症状1:競合他社のまねや前例の踏襲ばかりをしてしまう。
症状2:時間よりも完璧な仕事をすることを優先してしまう。
症状3:社内は保身に走る「指示待ち族」ばかりになっている。
症状1は「競合他社のまねや前例の踏襲ばかりをしてしまう」というもので、本来見るべき現実世界の環境の変化を見ずに、競合他社のまねや自社のかつての栄光(前例)に縛られてしまっている状態です。
症状2は「時間よりも完璧な仕事をすることを優先してしまう」というもので、顧客への対応などをさて置いて社内の満足感を優先し、タイミングを逸してしまう状態です。
症状3は「社内は保身に走る『指示待ち族』ばかりになっている」状況で、人事の多くが「減点評価」や上司との「属人的なつながり」(親しさ)の度合いで決まってしまい、部下は上司の顔色をうかがってばかりになっている状態です。
日本企業には「夢のビジョン」が欠落している
この3大症状が、同じような失敗を繰り返す日本企業の現場の実態です。この根本原因は、米国の先進企業が持っている共通の判断基準である「Vision」つまり「夢のビジョン」がないということにつきあたります。

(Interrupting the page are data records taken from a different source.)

--- src/rtl/input_status_framer_pkg.sv ---
// +--------------------------------------------------------------------------+
// | input_status_framer_pkg : shared FSM encoding and frame header constants |
// | Revision : 1.0                                                           |
// +--------------------------------------------------------------------------+
`default_nettype none

package input_status_framer_pkg;

  typedef enum logic [1:0] {
    ST_IDLE = 2'd0,
    ST_HDR  = 2'd1,
    ST_DAT  = 2'd2
  } state_t;

  localparam logic [7:0] HDR_MAGIC = 8'hA5;
  localparam int         SEQ_W     = 8;

  function automatic logic [15:0] hdr_word(input logic [SEQ_W-1:0] seq);
    return {HDR_MAGIC, seq};
  endfunction

endpackage

`default_nettype wire

--- src/rtl/input_debounce.sv ---
// +--------------------------------------------------------------------------+
// | input_debounce : one-channel synchroniser, debouncer and edge pulses     |
// | Revision : 1.0                                                           |
// +--------------------------------------------------------------------------+
`default_nettype none

module input_debounce #(
  parameter int   SYNC_STAGES     = 2,
  parameter int   DEBOUNCE_CYCLES = 50000,
  parameter logic RESET_VAL       = 1'b0
) (
  input  logic clk,
  input  logic rst_n,
  input  logic i_raw,
  output logic o_stable,
  output logic o_rise,
  output logic o_fall
);

  localparam int             CW        = $clog2(DEBOUNCE_CYCLES + 1);
  localparam logic [CW-1:0]  c_cnt_max = CW'(DEBOUNCE_CYCLES - 1);

  logic [SYNC_STAGES-1:0] r_sync;
  logic [CW-1:0]          r_cnt;
  logic                   r_stable;
  logic                   r_rise;
  logic                   r_fall;
  logic                   w_sync;

  assign w_sync = r_sync[SYNC_STAGES-1];

  // New level is accepted in the cycle the counter reaches its limit; the
  // edge pulse is registered alongside so both appear together.
  always_ff @(posedge clk or negedge rst_n) begin
    if (!rst_n) begin
      r_sync   <= {SYNC_STAGES{RESET_VAL}};
      r_cnt    <= '0;
      r_stable <= RESET_VAL;
      r_rise   <= 1'b0;
      r_fall   <= 1'b0;
    end else begin
      r_sync <= {r_sync[SYNC_STAGES-2:0], i_raw};
      r_rise <= 1'b0;
      r_fall <= 1'b0;
      if (w_sync != r_stable) begin
        if (r_cnt == c_cnt_max) begin
          r_stable <= w_sync;
          r_cnt    <= '0;
          r_rise   <= w_sync;
          r_fall   <= ~w_sync;
        end else begin
          r_cnt <= r_cnt + 1'b1;
        end
      end else begin
        r_cnt <= '0;
      end
    end
  end

  assign o_stable = r_stable;
  assign o_rise   = r_rise;
  assign o_fall   = r_fall;

endmodule

`default_nettype wire

--- src/rtl/input_status_framer.sv ---
// +--------------------------------------------------------------------------+
// | input_status_framer : debounced input status word and LocalLink framer   |
// | Revision : 1.0                                                           |
// +--------------------------------------------------------------------------+
`default_nettype none

module input_status_framer
  import input_status_framer_pkg::*;
#(
  parameter int              N_CH             = 8,
  parameter int              DATA_W           = 16,
  parameter int              SYNC_STAGES      = 2,
  parameter int              DEBOUNCE_CYCLES  = 50000,
  parameter int              HEARTBEAT_CYCLES = 0,
  parameter logic [N_CH-1:0] RESET_STATE      = '0
) (
  input  logic              clk,
  input  logic              rst_n,
  input  logic [N_CH-1:0]   i_in_raw,
  input  logic              i_channel_up,
  output logic [N_CH-1:0]   o_state,
  output logic [N_CH-1:0]   o_rise,
  output logic [N_CH-1:0]   o_fall,
  output logic [DATA_W-1:0] o_tx_d,
  output logic              o_tx_rem,
  output logic              o_tx_src_rdy_n,
  output logic              o_tx_sof_n,
  output logic              o_tx_eof_n,
  input  logic              i_tx_dst_rdy_n,
  output logic [SEQ_W-1:0]  o_seq
);

  logic [N_CH-1:0]   w_state;
  logic [N_CH-1:0]   w_rise;
  logic [N_CH-1:0]   w_fall;
  logic              w_event;
  logic              w_hb_due;
  logic              w_trigger;
  logic              w_accept;
  logic              w_frame_start;

  state_t            r_state;
  logic [N_CH-1:0]   r_snap;
  logic              r_pending;
  logic [SEQ_W-1:0]  r_seq;
  logic [DATA_W-1:0] r_tx_d;
  logic              r_tx_rem;
  logic              r_tx_src_rdy_n;
  logic              r_tx_sof_n;
  logic              r_tx_eof_n;

  for (genvar i = 0; i < N_CH; i++) begin : g_ch
    input_debounce #(
      .SYNC_STAGES     (SYNC_STAGES),
      .DEBOUNCE_CYCLES (DEBOUNCE_CYCLES),
      .RESET_VAL       (RESET_STATE[i])
    ) u_debounce (
      .clk      (clk),
      .rst_n    (rst_n),
      .i_raw    (i_in_raw[i]),
      .o_stable (w_state[i]),
      .o_rise   (w_rise[i]),
      .o_fall   (w_fall[i])
    );
  end

  assign w_event       = |(w_rise | w_fall);
  assign w_trigger     = w_event | r_pending | w_hb_due;
  assign w_accept      = ~r_tx_src_rdy_n & ~i_tx_dst_rdy_n;
  assign w_frame_start = (r_state == ST_IDLE) & w_trigger & i_channel_up;

  if (HEARTBEAT_CYCLES != 0) begin : g_hb
    localparam int            HW       = (HEARTBEAT_CYCLES > 1) ? $clog2(HEARTBEAT_CYCLES) : 1;
    localparam logic [HW-1:0] c_hb_max = HW'(HEARTBEAT_CYCLES - 1);

    logic [HW-1:0] r_hb_cnt;
    logic          r_hb_due;

    // Any frame start satisfies the heartbeat, so the interval restarts there.
    always_ff @(posedge clk or negedge rst_n) begin
      if (!rst_n) begin
        r_hb_cnt <= '0;
        r_hb_due <= 1'b0;
      end else if (w_frame_start) begin
        r_hb_cnt <= '0;
        r_hb_due <= 1'b0;
      end else if (r_hb_cnt == c_hb_max) begin
        r_hb_cnt <= '0;
        r_hb_due <= 1'b1;
      end else begin
        r_hb_cnt <= r_hb_cnt + 1'b1;
      end
    end

    assign w_hb_due = r_hb_due;
  end else begin : g_no_hb
    assign w_hb_due = 1'b0;
  end

  always_ff @(posedge clk or negedge rst_n) begin
    if (!rst_n) begin
      r_state        <= ST_IDLE;
      r_snap         <= '0;
      r_pending      <= 1'b0;
      r_seq          <= '0;
      r_tx_d         <= '0;
      r_tx_rem       <= 1'b0;
      r_tx_src_rdy_n <= 1'b1;
      r_tx_sof_n     <= 1'b1;
      r_tx_eof_n     <= 1'b1;
    end else begin
      case (r_state)
        ST_IDLE: begin
          if (w_frame_start) begin
            r_state        <= ST_HDR;
            r_snap         <= w_state;
            r_pending      <= 1'b0;
            r_tx_d         <= hdr_word(r_seq);
            r_tx_rem       <= 1'b1;
            r_tx_src_rdy_n <= 1'b0;
            r_tx_sof_n     <= 1'b0;
            r_tx_eof_n     <= 1'b1;
          end else if (w_trigger) begin
            r_pending <= 1'b1;
          end
        end
        ST_HDR, ST_DAT: begin
          if (!i_channel_up) begin
            // Lost link: drop the frame and resend it with the same sequence.
            r_state        <= ST_IDLE;
            r_pending      <= 1'b1;
            r_tx_d         <= '0;
            r_tx_rem       <= 1'b0;
            r_tx_src_rdy_n <= 1'b1;
            r_tx_sof_n     <= 1'b1;
            r_tx_eof_n     <= 1'b1;
          end else begin
            if (w_event) begin
              r_pending <= 1'b1;
            end
            if (w_accept) begin
              if (r_state == ST_HDR) begin
                r_state    <= ST_DAT;
                r_tx_d     <= DATA_W'(r_snap);
                r_tx_sof_n <= 1'b1;
                r_tx_eof_n <= 1'b0;
              end else begin
                r_state        <= ST_IDLE;
                r_seq          <= r_seq + 1'b1;
                r_tx_d         <= '0;
                r_tx_rem       <= 1'b0;
                r_tx_src_rdy_n <= 1'b1;
                r_tx_sof_n     <= 1'b1;
                r_tx_eof_n     <= 1'b1;
              end
            end
          end
        end
        default: r_state <= ST_IDLE;
      endcase
    end
  end

  assign o_state        = w_state;
  assign o_rise         = w_rise;
  assign o_fall         = w_fall;
  assign o_tx_d         = r_tx_d;
  assign o_tx_rem       = r_tx_rem;
  assign o_tx_src_rdy_n = r_tx_src_rdy_n;
  assign o_tx_sof_n     = r_tx_sof_n;
  assign o_tx_eof_n     = r_tx_eof_n;
  assign o_seq          = r_seq;

endmodule

`default_nettype wire
===== src/rtl/dmem_write_buffer.sv =====
// Data-memory responder: posted-store FIFO in front of a word-addressed array,
// with store-to-load forwarding and a debug/loader write port that preempts draining.
module dmem_write_buffer #(
   parameter int AW       = 6,
   parameter int WB_DEPTH = 4
) (
   input  logic                        clk,
   input  logic                        reset,
   input  logic                        memwrite,
   input  logic [31:0]                 aluout,
   input  logic [31:0]                 writedata,
   output logic [31:0]                 readdata,
   output logic                        stall,
   output logic                        misalign,
   input  logic                        dbg_we,
   input  logic [AW-1:0]               dbg_addr,
   input  logic [31:0]                 dbg_wdata,
   output logic [31:0]                 dbg_rdata,
   output logic [$clog2(WB_DEPTH):0]   wb_count
);

   localparam int PW = $clog2(WB_DEPTH);
   localparam int NW = 2**AW;

   logic [31:0]         mem_reg     [NW];
   logic [AW-1:0]       wb_addr_reg [WB_DEPTH];
   logic [31:0]         wb_data_reg [WB_DEPTH];
   logic [WB_DEPTH-1:0] wb_valid_reg;
   logic [WB_DEPTH-1:0] wb_valid_next;
   logic [PW-1:0]       head_reg;
   logic [PW-1:0]       head_next;
   logic [PW-1:0]       tail_reg;
   logic [PW-1:0]       tail_next;
   logic [PW:0]         count_reg;
   logic [PW:0]         count_next;
   logic                misalign_reg;

   logic [AW-1:0]       widx;
   logic                aligned;
   logic                full;
   logic                enq;
   logic                pop;
   logic                drain_wr;
   logic                unused_aluout_hi;

   logic [PW-1:0]       age_slot [WB_DEPTH];
   logic [WB_DEPTH-1:0] age_hit;
   logic                fwd_hit;
   logic [31:0]         fwd_data;

   assign widx             = aluout[AW+1:2];
   assign unused_aluout_hi = ^aluout[31:AW+2];
   assign aligned          = (aluout[1:0] == 2'b00);
   assign full             = (count_reg == (PW+1)'(WB_DEPTH));
   assign enq              = memwrite & aligned & ~full;
   assign pop              = (count_reg != '0) & ~dbg_we;
   // An entry invalidated by a debug write is popped without touching the array.
   assign drain_wr         = pop & wb_valid_reg[head_reg];

   assign stall    = memwrite & full & aligned;
   assign misalign = misalign_reg;
   assign wb_count = count_reg;

   assign head_next  = pop ? head_reg + PW'(1) : head_reg;
   assign tail_next  = enq ? tail_reg + PW'(1) : tail_reg;
   assign count_next = count_reg + {{PW{1'b0}}, enq} - {{PW{1'b0}}, pop};

   // The slot being enqueued is never the one popped: that would need count 0 and full at once.
   genvar gi;
   generate
      for (gi = 0; gi < WB_DEPTH; gi++) begin : g_slot
         logic set_v;
         logic clr_v;
         assign set_v = enq & (tail_reg == PW'(gi));
         assign clr_v = (pop & (head_reg == PW'(gi)))
                      | (dbg_we & (wb_addr_reg[gi] == dbg_addr));
         assign wb_valid_next[gi] = set_v ? 1'b1 : (clr_v ? 1'b0 : wb_valid_reg[gi]);
      end
   endgenerate

   // Age 0 is the oldest entry; later ages override earlier matches.
   generate
      for (gi = 0; gi < WB_DEPTH; gi++) begin : g_age
         assign age_slot[gi] = head_reg + PW'(gi);
         assign age_hit[gi]  = wb_valid_reg[age_slot[gi]] & (wb_addr_reg[age_slot[gi]] == widx);
      end
   endgenerate

   always_comb begin
      fwd_hit  = 1'b0;
      fwd_data = '0;
      for (int k = 0; k < WB_DEPTH; k++) begin
         if (age_hit[k]) begin
            fwd_hit  = 1'b1;
            fwd_data = wb_data_reg[age_slot[k]];
         end
      end
   end

   assign readdata  = fwd_hit ? fwd_data : mem_reg[widx];
   assign dbg_rdata = mem_reg[dbg_addr];

   always_ff @(posedge clk or negedge reset) begin
      if (!reset) begin
         head_reg     <= '0;
         tail_reg     <= '0;
         count_reg    <= '0;
         wb_valid_reg <= '0;
         misalign_reg <= 1'b0;
      end else begin
         head_reg     <= head_next;
         tail_reg     <= tail_next;
         count_reg    <= count_next;
         wb_valid_reg <= wb_valid_next;
         misalign_reg <= memwrite & ~aligned;
      end
   end

   always_ff @(posedge clk) begin
      if (enq) begin
         wb_addr_reg[tail_reg] <= widx;
         wb_data_reg[tail_reg] <= writedata;
      end
   end

   always_ff @(posedge clk) begin
      if (dbg_we) begin
         mem_reg[dbg_addr] <= dbg_wdata;
      end else if (drain_wr) begin
         mem_reg[wb_addr_reg[head_reg]] <= wb_data_reg[head_reg];
      end
   end

endmodule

注意していただきたいのは、「夢のビジョン」は日本の企業が掲げているビジョンやミッション、経営理念ではないということ。日本の企業が掲げているビジョンは経営陣の自己満足にすぎません。
本来の「Vision」は「具体的な夢」をさす言葉なのです。たとえば、5年後に実現したい企業の夢は何か、顧客に感動をもたらし従業員が夢中になれる夢や実現させたい理想の状態を、それぞれの企業の事業環境のトレンドや潮目の変化を観察して設定することです。
失敗の解決には組織改革が必要
この「夢のビジョン」を中心に組織を改革することで、日本企業の“失敗”を解決し日本企業を立て直すことができるのです。
まず「夢のビジョン」を策定して、経営陣と従業員が共有します。「夢のビジョン」を起点として、仕事へ愛着心を持ち結果が出るまでやり抜く気持ち、つまりエンゲージメントを持った組織に改革するのです。
次にメンバー一人ひとりが行動する際、その行動が「夢のビジョン」とひも付いているかを判断の基準にします。こうして「夢のビジョン」の実現に向けて判断し行動していけば、「競合他社のまねや前例の踏襲」もしません(症状1の解決策)。